Henry Brocas (1762/1765 – 2 November 1837) was an Irish artist known for his landscapes.

== Life ==
Henry Brocas was born in Dublin in 1762 or 1765. The Brocas family descended from an Englishman, Robert Brocas, who came to Ireland from Derbyshire during the Cromwellian reign as a cornet of horse. Brocas was the fifth son of Robert and Bridget Brocas (née Taylor). His mother was from Wexford. His older brother, James, was also an artist. Between 1795 and 1799 he lived at 9 Gordon Lane, moving to 34 Grafton Street, and later in 1804 to 19 Chatham Street.
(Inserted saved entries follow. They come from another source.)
--- src/rtl/adder_share_arbiter.sv ---
// Four requesters share one 4-bit adder; round-robin grant, tagged pipelined results.
// Define ADDER_ARB_FIXED_PRIORITY_EN for fixed priority (requester 0 highest, no pointer).
module adder_share_arbiter #(
  parameter int LATENCY = 1
) (
  input  logic        CLK,
  input  logic        RST,
  input  logic [3:0]  req,
  input  logic [15:0] a_in,
  input  logic [15:0] b_in,
  input  logic        flush,
  output logic [3:0]  gnt,
  output logic [3:0]  res_valid,
  output logic [3:0]  sum_out,
  output logic        c_out,
  output logic        busy
);

  localparam int NS = LATENCY + 1;

  logic [3:0]    gnt_raw;
  logic [1:0]    gnt_idx;
  logic [3:0]    a_sel;
  logic [3:0]    b_sel;
  logic [4:0]    sum_new;
  logic [NS-1:0] vld;
  logic [1:0]    tag [NS];
  logic [4:0]    dat [NS];

`ifdef ADDER_ARB_FIXED_PRIORITY_EN
  always_comb begin
    gnt_raw = '0;
    gnt_idx = '0;
    for (int k = 3; k >= 0; k--) begin
      if (req[k]) begin
        gnt_raw = 4'b0001 << k;
        gnt_idx = 2'(k);
      end
    end
  end
`else
  logic [1:0] ptr;
  logic [1:0] idx;
  logic       found;

  // Search starts at the pointer and wraps, so the first hit is the round-robin winner.
  always_comb begin
    gnt_raw = '0;
    gnt_idx = '0;
    idx     = '0;
    found   = 1'b0;
    for (int k = 0; k < 4; k++) begin
      idx = ptr + 2'(k);
      if (!found && req[idx]) begin
        found   = 1'b1;
        gnt_raw = 4'b0001 << idx;
        gnt_idx = idx;
      end
    end
  end

  always_ff @(posedge CLK or negedge RST) begin
    if (!RST) begin
      ptr <= '0;
    end else if (|gnt) begin
      ptr <= gnt_idx + 2'd1;
    end
  end
`endif

  // Grants are masked during reset and in a flush cycle.
  assign gnt     = (RST && !flush) ? gnt_raw : 4'b0000;
  assign a_sel   = a_in[{gnt_idx, 2'b00} +: 4];
  assign b_sel   = b_in[{gnt_idx, 2'b00} +: 4];
  assign sum_new = {1'b0, a_sel} + {1'b0, b_sel};

  // Data registers load only alongside a valid, so the last stage holds the last result.
  always_ff @(posedge CLK or negedge RST) begin
    if (!RST) begin
      vld <= '0;
      for (int k = 0; k < NS; k++) begin
        tag[k] <= '0;
        dat[k] <= '0;
      end
    end else begin
      vld[0] <= |gnt;
      if (|gnt) begin
        tag[0] <= gnt_idx;
        dat[0] <= sum_new;
      end
      for (int k = 1; k < NS; k++) begin
        vld[k] <= vld[k-1] && !flush;
        if (vld[k-1] && !flush) begin
          tag[k] <= tag[k-1];
          dat[k] <= dat[k-1];
        end
      end
    end
  end

  assign res_valid = vld[LATENCY] ? (4'b0001 << tag[LATENCY]) : 4'b0000;
  assign sum_out   = dat[LATENCY][3:0];
  assign c_out     = dat[LATENCY][4];
  assign busy      = |vld;

endmodule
He later settled in 15 Henry Street from 1825.

== Artistic career ==
He was a self-taught artist, working in watercolour and oils, and was also a prolific engraver. His engravings featured portraits, caricatures, and topographical views which were published in Dublin periodicals and magazines. One of his early political caricatures appeared in Exshaw's Magazine in 1784 entitled The loves of the fox and the badger. He also produced a number of satirical sketches about the Act of Union in 1800. He produced engraved portraits of the most famous people of his day, including Walter Hussey Burgh, John Foster, and Earl Fitzwilliam. He engraved a portrait of Robert Emmett which was published on the day of his trail, 19 September 1803.
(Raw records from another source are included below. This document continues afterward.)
===== src/rtl/tpu_bus_master.sv =====
// tpu_bus_master: runs one TPU matmul job over the slave bus (load A/B/C, START, wait, read C).
module tpu_bus_master
    import tpu_bus_pkg::*;
#(
    parameter int BITS_AB     = 8,
    parameter int BITS_C      = 16,
    parameter int DIM         = 8,
    parameter int ADDRW       = 16,
    parameter int DATAW       = 64,
    parameter int WAIT_CYCLES = 4*DIM
) (
    input  logic             clk,
    input  logic             rst_n,
    input  logic             job_start,
    input  logic             load_c,
    output logic             job_busy,
    output logic             job_done,
    input  logic             in_valid,
    output logic             in_ready,
    input  logic [DATAW-1:0] in_data,
    output logic             out_valid,
    input  logic             out_ready,
    output logic [DATAW-1:0] out_data,
    output logic             bus_rw,
    output logic [ADDRW-1:0] bus_addr,
    output logic [DATAW-1:0] bus_wdata,
    input  logic [DATAW-1:0] bus_rdata
);

    localparam int CW = $clog2(2*DIM) + 1;
    localparam int WW = $clog2(WAIT_CYCLES + 1);

    if (DIM*BITS_AB != DATAW || (DIM/2)*BITS_C != DATAW || DIM > 8) begin : g_cfg_err
        $error("tpu_bus_master: DIM/BITS_AB/BITS_C do not fit DATAW");
    end

    state_t           state, state_n;
    logic [CW-1:0]    cnt, cnt_n;
    logic [WW-1:0]    wcnt, wcnt_n;
    logic             load_c_q, load_c_n;
    logic             rd_pend, issue;
    logic             rw_n;
    logic [ADDRW-1:0] addr_n, row_addr, c_addr;
    logic [DATAW-1:0] wdata_n;
    logic             last_ab, last_c, all_rd;

    assign row_addr = ADDRW'(tpu_row_addr(state == ST_LOAD_A ? TPU_A_BASE : TPU_B_BASE, 8'(cnt)));
    assign c_addr   = ADDRW'(tpu_c_addr(8'(cnt)));
    assign last_ab  = cnt == CW'(DIM - 1);
    assign last_c   = cnt == CW'(2*DIM - 1);
    assign all_rd   = cnt == CW'(2*DIM);
    assign job_busy = state != ST_IDLE && state != ST_DONE;
    assign job_done = state == ST_DONE;

    // Next state, counters and the next registered bus beat; the bus idles unless a transfer is chosen.
    always_comb begin
        state_n  = state;
        cnt_n    = cnt;
        wcnt_n   = wcnt;
        load_c_n = load_c_q;
        rw_n     = 1'b0;
        addr_n   = '0;
        wdata_n  = '0;
        in_ready = 1'b0;
        issue    = 1'b0;
        case (state)
            ST_IDLE: begin
                if (job_start) begin
                    state_n  = ST_LOAD_A;
                    load_c_n = load_c;
                end
            end
            ST_LOAD_A, ST_LOAD_B: begin
                in_ready = 1'b1;
                if (in_valid) begin
                    rw_n    = 1'b1;
                    addr_n  = row_addr;
                    wdata_n = in_data;
                    cnt_n   = cnt + CW'(1);
                    if (last_ab) state_n = state == ST_LOAD_A ? ST_LOAD_B : ST_LOAD_C;
                end
            end
            ST_LOAD_C: begin
                in_ready = load_c_q;
                if (in_valid || !load_c_q) begin
                    rw_n    = 1'b1;
                    addr_n  = c_addr;
                    wdata_n = load_c_q ? in_data : '0;
                    cnt_n   = cnt + CW'(1);
                    if (last_c) state_n = ST_START;
                end
            end
            ST_START: begin
                rw_n    = 1'b1;
                addr_n  = ADDRW'(TPU_START);
                state_n = ST_WAIT;
            end
            ST_WAIT: begin
                wcnt_n = wcnt + WW'(1);
                if (wcnt == WW'(WAIT_CYCLES - 1)) state_n = ST_READ_C;
            end
            ST_READ_C: begin
                issue  = !all_rd && !rd_pend && (!out_valid || out_ready);
                addr_n = issue ? c_addr : '0;
                cnt_n  = cnt + CW'(issue);
                if (all_rd && !rd_pend && out_valid && out_ready) state_n = ST_DONE;
            end
            ST_DONE: state_n = ST_IDLE;
            default: state_n = ST_IDLE;
        endcase
        if (state_n != state) begin
            cnt_n  = '0;
            wcnt_n = '0;
        end
    end

    // State, counters and the registered bus; rd_pend marks a read whose data is on bus_rdata now.
    always_ff @(posedge clk) begin
        if (!rst_n) begin
            state     <= ST_IDLE;
            cnt       <= '0;
            wcnt      <= '0;
            load_c_q  <= 1'b0;
            rd_pend   <= 1'b0;
            bus_rw    <= 1'b0;
            bus_addr  <= '0;
            bus_wdata <= '0;
        end else begin
            state     <= state_n;
            cnt       <= cnt_n;
            wcnt      <= wcnt_n;
            load_c_q  <= load_c_n;
            rd_pend   <= issue;
            bus_rw    <= rw_n;
            bus_addr  <= addr_n;
            bus_wdata <= wdata_n;
        end
    end

    tpu_rsp_reg #(.W(DATAW)) u_rsp (
        .clk       (clk),
        .rst_n     (rst_n),
        .cap_en    (rd_pend),
        .cap_data  (bus_rdata),
        .out_ready (out_ready),
        .out_valid (out_valid),
        .out_data  (out_data)
    );

endmodule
In 1801 he was appointed Master of the Landscape and Ornament School of the Royal Dublin Society, a position he held until his death, despite being considered a poor teacher. He was regularly reprimanded by the School for his poor timekeeping and unpredictable methods, and was suspended for a period in December 1832 for "insubordination and disobedience of orders". He was exhibited at various Dublin exhibitions between 1800 and 1812, and in 1837 exhibited four drawing with the Royal Hibernian Academy.

In the early 19th century he drew political cartoons for Walter Cox's Irish Magazine, depicting British atrocities during the Irish Rebellion of 1798. He died in Dublin on 2 November 1837. Four of his sons, James Henry, Samuel Frederick, William and Henry, were also artists.